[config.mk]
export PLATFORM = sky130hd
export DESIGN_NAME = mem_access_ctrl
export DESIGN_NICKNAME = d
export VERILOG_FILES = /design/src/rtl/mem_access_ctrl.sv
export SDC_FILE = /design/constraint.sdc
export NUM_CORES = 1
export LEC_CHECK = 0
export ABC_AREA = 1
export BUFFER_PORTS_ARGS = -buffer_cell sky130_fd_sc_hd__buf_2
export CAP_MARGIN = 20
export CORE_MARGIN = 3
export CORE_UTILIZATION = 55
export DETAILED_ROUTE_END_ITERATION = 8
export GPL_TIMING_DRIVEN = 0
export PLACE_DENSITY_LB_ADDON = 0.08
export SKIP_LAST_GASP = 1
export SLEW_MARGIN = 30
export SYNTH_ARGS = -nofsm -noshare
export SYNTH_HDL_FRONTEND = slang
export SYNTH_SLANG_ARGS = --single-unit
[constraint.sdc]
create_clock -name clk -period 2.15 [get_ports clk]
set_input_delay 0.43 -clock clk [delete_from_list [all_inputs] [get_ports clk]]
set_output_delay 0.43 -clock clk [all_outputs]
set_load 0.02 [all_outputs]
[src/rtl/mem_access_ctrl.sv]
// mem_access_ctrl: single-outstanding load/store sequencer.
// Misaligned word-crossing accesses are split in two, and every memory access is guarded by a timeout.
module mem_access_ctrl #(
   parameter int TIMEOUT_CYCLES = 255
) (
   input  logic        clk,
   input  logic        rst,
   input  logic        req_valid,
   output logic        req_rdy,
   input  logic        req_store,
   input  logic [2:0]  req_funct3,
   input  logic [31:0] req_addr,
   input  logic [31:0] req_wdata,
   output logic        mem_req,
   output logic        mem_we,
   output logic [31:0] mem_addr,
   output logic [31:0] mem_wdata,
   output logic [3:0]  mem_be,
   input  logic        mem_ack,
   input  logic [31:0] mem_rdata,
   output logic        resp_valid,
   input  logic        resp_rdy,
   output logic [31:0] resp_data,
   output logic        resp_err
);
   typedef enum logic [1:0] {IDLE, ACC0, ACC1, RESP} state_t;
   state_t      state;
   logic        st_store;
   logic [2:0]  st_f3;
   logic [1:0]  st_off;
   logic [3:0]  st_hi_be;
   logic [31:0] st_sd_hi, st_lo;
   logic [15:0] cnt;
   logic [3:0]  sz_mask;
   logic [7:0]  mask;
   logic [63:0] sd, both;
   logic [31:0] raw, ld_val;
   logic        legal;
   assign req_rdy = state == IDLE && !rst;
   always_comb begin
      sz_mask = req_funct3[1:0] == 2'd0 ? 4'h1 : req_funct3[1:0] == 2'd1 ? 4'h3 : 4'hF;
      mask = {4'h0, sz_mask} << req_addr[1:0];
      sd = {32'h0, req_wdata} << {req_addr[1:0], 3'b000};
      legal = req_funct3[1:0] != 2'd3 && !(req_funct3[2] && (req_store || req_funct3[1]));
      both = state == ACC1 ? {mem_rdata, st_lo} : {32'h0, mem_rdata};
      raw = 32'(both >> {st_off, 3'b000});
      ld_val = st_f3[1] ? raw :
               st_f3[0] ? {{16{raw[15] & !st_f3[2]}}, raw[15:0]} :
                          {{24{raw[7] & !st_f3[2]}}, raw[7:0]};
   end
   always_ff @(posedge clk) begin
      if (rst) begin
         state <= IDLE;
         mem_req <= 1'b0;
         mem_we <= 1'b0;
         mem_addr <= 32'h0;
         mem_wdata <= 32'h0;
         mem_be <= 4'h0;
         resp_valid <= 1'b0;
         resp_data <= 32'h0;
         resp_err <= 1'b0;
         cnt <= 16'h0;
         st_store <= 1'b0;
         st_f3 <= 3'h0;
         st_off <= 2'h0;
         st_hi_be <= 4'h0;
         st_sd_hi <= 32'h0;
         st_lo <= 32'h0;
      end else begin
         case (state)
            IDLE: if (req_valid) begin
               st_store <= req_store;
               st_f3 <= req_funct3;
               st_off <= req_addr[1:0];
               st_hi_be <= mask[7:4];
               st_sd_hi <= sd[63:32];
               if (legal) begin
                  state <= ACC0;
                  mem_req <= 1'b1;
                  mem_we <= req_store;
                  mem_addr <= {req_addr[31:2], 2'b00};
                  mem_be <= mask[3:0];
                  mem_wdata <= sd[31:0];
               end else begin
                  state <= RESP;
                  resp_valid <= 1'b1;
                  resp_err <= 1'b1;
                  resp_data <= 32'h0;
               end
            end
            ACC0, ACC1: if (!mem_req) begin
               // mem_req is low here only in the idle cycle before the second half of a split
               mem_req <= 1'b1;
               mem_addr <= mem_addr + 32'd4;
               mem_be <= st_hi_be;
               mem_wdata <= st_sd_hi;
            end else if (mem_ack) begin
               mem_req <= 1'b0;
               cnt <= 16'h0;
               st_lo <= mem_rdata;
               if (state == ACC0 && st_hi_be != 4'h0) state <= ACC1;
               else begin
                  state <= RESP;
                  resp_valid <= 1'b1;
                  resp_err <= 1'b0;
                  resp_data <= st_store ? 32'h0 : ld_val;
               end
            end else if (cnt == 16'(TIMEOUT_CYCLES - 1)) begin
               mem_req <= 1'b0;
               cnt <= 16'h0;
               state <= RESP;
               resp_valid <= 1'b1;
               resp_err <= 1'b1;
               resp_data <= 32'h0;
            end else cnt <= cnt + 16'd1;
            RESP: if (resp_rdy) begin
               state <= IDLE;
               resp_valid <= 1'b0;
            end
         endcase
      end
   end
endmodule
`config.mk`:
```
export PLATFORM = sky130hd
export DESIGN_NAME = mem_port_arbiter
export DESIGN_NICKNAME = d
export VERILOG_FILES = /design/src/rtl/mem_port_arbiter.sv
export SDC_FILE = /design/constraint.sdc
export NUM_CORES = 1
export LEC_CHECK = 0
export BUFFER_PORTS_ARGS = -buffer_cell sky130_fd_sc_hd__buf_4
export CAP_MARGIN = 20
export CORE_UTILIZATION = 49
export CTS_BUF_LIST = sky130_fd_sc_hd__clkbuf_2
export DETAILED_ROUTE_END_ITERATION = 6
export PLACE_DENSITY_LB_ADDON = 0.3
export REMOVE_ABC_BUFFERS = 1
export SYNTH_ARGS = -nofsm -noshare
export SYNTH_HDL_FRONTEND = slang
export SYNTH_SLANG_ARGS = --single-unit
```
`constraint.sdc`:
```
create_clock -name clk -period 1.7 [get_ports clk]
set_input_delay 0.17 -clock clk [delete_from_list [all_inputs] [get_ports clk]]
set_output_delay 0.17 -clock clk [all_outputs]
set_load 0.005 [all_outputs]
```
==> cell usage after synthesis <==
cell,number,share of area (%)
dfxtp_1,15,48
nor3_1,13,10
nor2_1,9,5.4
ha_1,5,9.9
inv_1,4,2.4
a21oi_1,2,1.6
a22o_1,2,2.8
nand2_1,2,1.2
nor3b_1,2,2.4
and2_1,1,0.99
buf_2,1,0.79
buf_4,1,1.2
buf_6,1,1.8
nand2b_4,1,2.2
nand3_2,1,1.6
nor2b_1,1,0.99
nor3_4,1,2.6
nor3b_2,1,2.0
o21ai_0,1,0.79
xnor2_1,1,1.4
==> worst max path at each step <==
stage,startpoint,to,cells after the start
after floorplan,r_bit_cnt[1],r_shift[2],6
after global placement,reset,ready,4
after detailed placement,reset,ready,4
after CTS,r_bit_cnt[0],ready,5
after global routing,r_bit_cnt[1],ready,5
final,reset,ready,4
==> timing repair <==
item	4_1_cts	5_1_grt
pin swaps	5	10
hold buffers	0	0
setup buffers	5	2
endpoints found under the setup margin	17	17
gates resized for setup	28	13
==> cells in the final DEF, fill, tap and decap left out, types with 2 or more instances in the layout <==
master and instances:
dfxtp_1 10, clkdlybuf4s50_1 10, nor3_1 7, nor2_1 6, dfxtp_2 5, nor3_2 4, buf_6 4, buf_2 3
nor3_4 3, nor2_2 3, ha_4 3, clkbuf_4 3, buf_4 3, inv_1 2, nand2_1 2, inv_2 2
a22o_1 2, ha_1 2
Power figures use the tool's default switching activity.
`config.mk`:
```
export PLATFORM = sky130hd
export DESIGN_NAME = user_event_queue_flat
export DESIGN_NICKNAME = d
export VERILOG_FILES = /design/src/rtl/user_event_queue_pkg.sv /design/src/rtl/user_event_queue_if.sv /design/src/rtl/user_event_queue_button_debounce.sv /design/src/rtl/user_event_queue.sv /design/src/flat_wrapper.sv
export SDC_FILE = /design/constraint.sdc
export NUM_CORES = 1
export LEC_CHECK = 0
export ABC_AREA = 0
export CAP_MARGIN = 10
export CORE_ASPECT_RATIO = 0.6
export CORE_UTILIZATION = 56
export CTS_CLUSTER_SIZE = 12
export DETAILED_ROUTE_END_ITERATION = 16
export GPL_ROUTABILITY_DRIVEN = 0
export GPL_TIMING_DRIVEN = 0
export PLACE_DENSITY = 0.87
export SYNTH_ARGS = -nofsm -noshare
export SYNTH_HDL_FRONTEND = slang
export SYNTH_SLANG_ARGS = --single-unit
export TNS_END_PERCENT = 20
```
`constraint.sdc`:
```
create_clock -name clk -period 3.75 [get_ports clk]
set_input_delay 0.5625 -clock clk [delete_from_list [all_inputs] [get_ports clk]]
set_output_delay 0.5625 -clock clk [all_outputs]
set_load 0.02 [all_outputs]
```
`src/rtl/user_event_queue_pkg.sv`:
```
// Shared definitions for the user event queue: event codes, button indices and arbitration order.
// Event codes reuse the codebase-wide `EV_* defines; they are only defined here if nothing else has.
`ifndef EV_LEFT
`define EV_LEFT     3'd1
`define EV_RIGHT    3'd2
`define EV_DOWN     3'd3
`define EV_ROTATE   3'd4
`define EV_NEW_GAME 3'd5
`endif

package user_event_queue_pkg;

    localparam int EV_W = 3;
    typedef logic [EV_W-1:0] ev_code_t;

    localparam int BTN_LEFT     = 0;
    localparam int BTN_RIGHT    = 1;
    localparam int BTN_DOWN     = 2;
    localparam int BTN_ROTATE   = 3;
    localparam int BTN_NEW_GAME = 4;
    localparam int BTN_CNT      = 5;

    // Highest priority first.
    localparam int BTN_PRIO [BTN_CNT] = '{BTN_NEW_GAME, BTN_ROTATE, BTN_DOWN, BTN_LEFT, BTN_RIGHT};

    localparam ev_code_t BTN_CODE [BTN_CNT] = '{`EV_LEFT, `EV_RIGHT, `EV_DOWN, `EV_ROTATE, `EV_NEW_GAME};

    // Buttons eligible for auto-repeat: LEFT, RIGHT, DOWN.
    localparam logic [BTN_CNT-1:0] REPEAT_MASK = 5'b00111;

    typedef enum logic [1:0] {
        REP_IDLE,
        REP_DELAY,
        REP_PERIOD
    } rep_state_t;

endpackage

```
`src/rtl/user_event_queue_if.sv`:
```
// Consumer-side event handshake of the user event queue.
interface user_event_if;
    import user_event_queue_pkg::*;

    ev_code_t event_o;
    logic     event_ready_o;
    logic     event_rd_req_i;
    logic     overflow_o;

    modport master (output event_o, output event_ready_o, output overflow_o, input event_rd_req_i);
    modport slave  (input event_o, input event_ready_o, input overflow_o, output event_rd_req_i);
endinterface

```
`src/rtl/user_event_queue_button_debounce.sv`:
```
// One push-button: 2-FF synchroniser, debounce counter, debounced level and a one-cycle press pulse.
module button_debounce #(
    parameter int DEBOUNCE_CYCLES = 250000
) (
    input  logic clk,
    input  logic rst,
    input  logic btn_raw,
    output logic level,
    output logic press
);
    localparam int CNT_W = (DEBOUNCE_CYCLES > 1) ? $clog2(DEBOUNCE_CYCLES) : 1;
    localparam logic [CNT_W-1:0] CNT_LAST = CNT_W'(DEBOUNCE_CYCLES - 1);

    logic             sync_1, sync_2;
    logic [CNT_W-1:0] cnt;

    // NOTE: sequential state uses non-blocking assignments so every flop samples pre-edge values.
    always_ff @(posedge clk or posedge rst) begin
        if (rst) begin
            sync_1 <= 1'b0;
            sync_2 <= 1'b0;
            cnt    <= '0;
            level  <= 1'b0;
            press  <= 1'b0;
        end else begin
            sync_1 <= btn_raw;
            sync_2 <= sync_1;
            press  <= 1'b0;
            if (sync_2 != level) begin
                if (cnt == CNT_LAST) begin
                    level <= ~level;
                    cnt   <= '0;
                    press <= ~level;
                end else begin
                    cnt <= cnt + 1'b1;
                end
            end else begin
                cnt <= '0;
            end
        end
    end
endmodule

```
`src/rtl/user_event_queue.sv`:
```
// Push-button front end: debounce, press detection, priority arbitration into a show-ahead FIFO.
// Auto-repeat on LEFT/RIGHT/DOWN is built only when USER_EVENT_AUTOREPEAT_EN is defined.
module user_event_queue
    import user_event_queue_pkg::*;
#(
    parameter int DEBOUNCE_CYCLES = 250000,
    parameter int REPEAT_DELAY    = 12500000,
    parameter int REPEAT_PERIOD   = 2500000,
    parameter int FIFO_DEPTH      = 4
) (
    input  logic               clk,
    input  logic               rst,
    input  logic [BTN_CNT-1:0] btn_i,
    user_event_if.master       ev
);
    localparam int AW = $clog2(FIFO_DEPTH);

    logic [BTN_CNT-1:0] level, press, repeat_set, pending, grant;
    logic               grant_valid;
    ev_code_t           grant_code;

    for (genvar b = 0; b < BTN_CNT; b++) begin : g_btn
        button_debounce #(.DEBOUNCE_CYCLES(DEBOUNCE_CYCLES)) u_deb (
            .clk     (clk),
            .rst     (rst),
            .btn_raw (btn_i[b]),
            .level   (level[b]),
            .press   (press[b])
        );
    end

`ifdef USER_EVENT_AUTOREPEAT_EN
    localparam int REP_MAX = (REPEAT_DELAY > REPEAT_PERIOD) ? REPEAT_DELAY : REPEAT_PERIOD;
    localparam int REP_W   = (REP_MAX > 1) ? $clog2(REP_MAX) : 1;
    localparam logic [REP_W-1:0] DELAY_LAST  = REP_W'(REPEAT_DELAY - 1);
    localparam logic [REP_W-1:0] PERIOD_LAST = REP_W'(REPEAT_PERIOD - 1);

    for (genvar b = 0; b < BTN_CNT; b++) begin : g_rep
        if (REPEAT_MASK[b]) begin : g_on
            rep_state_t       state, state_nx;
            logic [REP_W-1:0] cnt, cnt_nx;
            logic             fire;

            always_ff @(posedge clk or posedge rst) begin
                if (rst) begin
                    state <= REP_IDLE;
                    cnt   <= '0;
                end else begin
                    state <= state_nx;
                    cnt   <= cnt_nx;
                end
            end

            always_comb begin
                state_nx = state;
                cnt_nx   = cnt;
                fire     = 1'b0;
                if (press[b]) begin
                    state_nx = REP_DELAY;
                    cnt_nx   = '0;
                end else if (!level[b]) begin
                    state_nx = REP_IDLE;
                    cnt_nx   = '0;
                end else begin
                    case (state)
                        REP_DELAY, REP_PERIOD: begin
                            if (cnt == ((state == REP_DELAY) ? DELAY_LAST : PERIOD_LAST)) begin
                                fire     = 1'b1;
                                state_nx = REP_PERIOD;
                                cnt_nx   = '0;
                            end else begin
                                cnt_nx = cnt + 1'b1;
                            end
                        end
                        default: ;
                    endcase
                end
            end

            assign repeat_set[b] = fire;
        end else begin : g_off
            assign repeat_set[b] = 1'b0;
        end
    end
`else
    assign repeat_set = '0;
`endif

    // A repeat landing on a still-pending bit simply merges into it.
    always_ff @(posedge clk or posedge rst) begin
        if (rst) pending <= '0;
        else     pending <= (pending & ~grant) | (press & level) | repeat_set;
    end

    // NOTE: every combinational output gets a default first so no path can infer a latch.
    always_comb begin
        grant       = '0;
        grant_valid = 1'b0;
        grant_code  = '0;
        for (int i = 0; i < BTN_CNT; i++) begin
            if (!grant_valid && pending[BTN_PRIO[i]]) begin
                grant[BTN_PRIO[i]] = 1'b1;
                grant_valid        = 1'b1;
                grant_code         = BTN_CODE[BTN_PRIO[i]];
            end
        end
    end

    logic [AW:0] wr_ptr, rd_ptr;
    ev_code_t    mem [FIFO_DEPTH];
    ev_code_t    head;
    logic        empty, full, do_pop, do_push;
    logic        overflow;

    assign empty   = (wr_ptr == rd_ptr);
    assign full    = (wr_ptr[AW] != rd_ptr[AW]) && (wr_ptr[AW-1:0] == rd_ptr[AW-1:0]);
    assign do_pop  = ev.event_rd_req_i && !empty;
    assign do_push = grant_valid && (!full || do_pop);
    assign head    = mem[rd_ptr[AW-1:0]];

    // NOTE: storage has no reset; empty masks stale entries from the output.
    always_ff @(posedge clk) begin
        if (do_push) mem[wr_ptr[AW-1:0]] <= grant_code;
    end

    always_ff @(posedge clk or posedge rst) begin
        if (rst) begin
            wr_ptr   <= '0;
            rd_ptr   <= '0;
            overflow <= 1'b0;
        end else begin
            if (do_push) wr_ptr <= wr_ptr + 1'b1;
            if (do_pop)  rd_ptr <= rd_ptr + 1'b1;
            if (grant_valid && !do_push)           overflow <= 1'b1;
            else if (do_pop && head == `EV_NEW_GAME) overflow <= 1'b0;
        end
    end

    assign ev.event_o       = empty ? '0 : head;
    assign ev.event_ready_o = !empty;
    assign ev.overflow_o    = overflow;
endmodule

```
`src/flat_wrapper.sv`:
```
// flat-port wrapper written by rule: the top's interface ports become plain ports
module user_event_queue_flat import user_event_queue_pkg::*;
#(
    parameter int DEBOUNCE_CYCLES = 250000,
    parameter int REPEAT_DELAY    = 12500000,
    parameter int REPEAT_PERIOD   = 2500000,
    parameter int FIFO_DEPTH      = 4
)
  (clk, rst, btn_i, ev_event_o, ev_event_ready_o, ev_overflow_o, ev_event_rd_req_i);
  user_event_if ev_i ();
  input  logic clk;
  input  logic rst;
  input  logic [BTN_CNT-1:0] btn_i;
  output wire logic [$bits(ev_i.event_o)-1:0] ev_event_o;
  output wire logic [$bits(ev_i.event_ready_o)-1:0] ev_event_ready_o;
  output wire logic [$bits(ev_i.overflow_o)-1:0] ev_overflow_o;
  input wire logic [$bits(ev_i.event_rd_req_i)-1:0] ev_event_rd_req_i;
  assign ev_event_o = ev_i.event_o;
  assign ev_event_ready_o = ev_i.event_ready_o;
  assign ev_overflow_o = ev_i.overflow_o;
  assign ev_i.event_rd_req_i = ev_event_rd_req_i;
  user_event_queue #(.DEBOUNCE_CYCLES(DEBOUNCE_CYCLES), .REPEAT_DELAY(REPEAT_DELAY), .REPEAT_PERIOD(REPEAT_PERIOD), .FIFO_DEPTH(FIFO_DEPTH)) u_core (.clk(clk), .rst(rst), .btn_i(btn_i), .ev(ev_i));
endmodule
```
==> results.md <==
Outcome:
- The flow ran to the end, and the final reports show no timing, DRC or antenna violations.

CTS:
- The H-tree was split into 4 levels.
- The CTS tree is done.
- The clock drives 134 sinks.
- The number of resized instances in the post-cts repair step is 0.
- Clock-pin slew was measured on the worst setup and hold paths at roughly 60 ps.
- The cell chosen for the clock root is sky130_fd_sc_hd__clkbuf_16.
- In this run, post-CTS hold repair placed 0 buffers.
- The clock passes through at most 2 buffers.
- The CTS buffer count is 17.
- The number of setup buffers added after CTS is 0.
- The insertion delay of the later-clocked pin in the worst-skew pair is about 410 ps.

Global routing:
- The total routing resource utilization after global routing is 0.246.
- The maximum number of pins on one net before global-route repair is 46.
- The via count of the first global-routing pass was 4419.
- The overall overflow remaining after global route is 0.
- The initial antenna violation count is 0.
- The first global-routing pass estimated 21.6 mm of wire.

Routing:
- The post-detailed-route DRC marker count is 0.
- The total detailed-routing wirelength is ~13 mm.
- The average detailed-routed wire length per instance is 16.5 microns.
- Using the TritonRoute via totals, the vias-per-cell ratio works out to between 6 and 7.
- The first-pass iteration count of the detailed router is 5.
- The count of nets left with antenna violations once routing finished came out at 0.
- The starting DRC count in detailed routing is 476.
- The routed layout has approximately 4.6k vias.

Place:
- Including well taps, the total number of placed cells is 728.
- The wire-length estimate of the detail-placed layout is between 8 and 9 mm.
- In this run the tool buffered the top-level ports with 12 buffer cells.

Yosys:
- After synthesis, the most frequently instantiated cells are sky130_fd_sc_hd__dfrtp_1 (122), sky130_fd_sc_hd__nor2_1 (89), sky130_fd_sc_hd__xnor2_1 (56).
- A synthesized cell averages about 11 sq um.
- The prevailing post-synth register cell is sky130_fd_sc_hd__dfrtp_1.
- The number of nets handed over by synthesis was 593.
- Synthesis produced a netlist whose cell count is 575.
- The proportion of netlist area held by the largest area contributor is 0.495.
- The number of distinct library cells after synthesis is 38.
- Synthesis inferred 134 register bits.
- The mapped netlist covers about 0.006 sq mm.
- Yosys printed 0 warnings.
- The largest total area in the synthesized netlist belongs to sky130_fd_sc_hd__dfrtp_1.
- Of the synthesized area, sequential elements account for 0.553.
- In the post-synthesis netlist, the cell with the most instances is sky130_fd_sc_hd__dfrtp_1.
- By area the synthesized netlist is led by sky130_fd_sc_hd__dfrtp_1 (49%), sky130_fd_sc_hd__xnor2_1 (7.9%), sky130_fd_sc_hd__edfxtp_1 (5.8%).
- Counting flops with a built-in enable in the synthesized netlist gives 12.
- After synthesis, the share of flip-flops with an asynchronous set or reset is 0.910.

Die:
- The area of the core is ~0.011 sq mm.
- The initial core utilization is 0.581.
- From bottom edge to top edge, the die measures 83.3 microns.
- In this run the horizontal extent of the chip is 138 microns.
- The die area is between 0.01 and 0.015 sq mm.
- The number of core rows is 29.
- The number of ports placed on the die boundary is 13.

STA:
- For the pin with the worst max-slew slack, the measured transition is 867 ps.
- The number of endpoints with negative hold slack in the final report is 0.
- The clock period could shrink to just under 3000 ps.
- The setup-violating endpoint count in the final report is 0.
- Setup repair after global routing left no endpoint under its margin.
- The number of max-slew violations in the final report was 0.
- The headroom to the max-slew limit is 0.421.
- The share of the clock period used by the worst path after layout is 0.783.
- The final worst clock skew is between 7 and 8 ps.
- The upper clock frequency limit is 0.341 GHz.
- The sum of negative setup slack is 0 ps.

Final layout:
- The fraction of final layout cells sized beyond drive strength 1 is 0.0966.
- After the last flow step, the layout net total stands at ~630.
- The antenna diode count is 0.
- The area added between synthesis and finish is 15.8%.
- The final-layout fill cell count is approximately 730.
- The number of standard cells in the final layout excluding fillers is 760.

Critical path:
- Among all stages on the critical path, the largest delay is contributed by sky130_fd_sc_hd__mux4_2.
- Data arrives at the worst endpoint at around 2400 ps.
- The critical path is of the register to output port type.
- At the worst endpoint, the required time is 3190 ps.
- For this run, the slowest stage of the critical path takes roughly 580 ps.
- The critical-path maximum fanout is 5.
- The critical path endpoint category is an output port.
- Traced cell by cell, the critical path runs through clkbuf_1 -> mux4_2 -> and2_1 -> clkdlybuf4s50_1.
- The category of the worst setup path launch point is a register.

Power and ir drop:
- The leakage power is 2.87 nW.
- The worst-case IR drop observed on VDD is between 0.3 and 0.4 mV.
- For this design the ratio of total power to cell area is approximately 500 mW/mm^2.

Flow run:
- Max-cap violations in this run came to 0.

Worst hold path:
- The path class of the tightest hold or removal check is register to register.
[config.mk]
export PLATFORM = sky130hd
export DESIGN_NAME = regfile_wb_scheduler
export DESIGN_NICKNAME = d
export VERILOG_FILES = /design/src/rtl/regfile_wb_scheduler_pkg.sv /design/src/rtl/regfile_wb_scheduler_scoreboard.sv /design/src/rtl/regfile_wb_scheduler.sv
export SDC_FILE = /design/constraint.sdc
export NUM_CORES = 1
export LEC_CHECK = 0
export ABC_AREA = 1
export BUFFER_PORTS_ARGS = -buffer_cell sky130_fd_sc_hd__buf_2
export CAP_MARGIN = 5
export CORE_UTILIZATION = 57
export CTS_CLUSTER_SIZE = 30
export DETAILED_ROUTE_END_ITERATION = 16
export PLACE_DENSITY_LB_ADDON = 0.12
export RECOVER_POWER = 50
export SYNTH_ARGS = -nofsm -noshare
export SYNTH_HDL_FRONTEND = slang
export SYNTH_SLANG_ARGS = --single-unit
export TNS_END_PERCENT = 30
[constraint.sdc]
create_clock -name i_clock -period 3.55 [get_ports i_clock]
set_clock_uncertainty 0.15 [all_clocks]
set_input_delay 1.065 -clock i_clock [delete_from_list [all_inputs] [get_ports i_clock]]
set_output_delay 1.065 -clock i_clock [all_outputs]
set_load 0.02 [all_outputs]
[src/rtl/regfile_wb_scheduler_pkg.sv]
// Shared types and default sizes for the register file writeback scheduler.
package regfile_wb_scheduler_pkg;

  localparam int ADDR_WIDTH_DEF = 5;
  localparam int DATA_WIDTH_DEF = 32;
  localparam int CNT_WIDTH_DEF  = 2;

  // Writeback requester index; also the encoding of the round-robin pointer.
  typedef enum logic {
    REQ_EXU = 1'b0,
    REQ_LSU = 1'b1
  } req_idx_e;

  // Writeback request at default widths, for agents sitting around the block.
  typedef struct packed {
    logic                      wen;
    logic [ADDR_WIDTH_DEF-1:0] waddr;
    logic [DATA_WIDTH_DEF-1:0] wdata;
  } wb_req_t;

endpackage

> Goal of the exercise: Would you repeat the lines from the one containing "logic [ADDR_WIDTH_DEF-1:0] waddr;" through the end of the data, exactly, with nothing before or after them?

> Solution:
    logic [ADDR_WIDTH_DEF-1:0] waddr;
    logic [DATA_WIDTH_DEF-1:0] wdata;
  } wb_req_t;

endpackage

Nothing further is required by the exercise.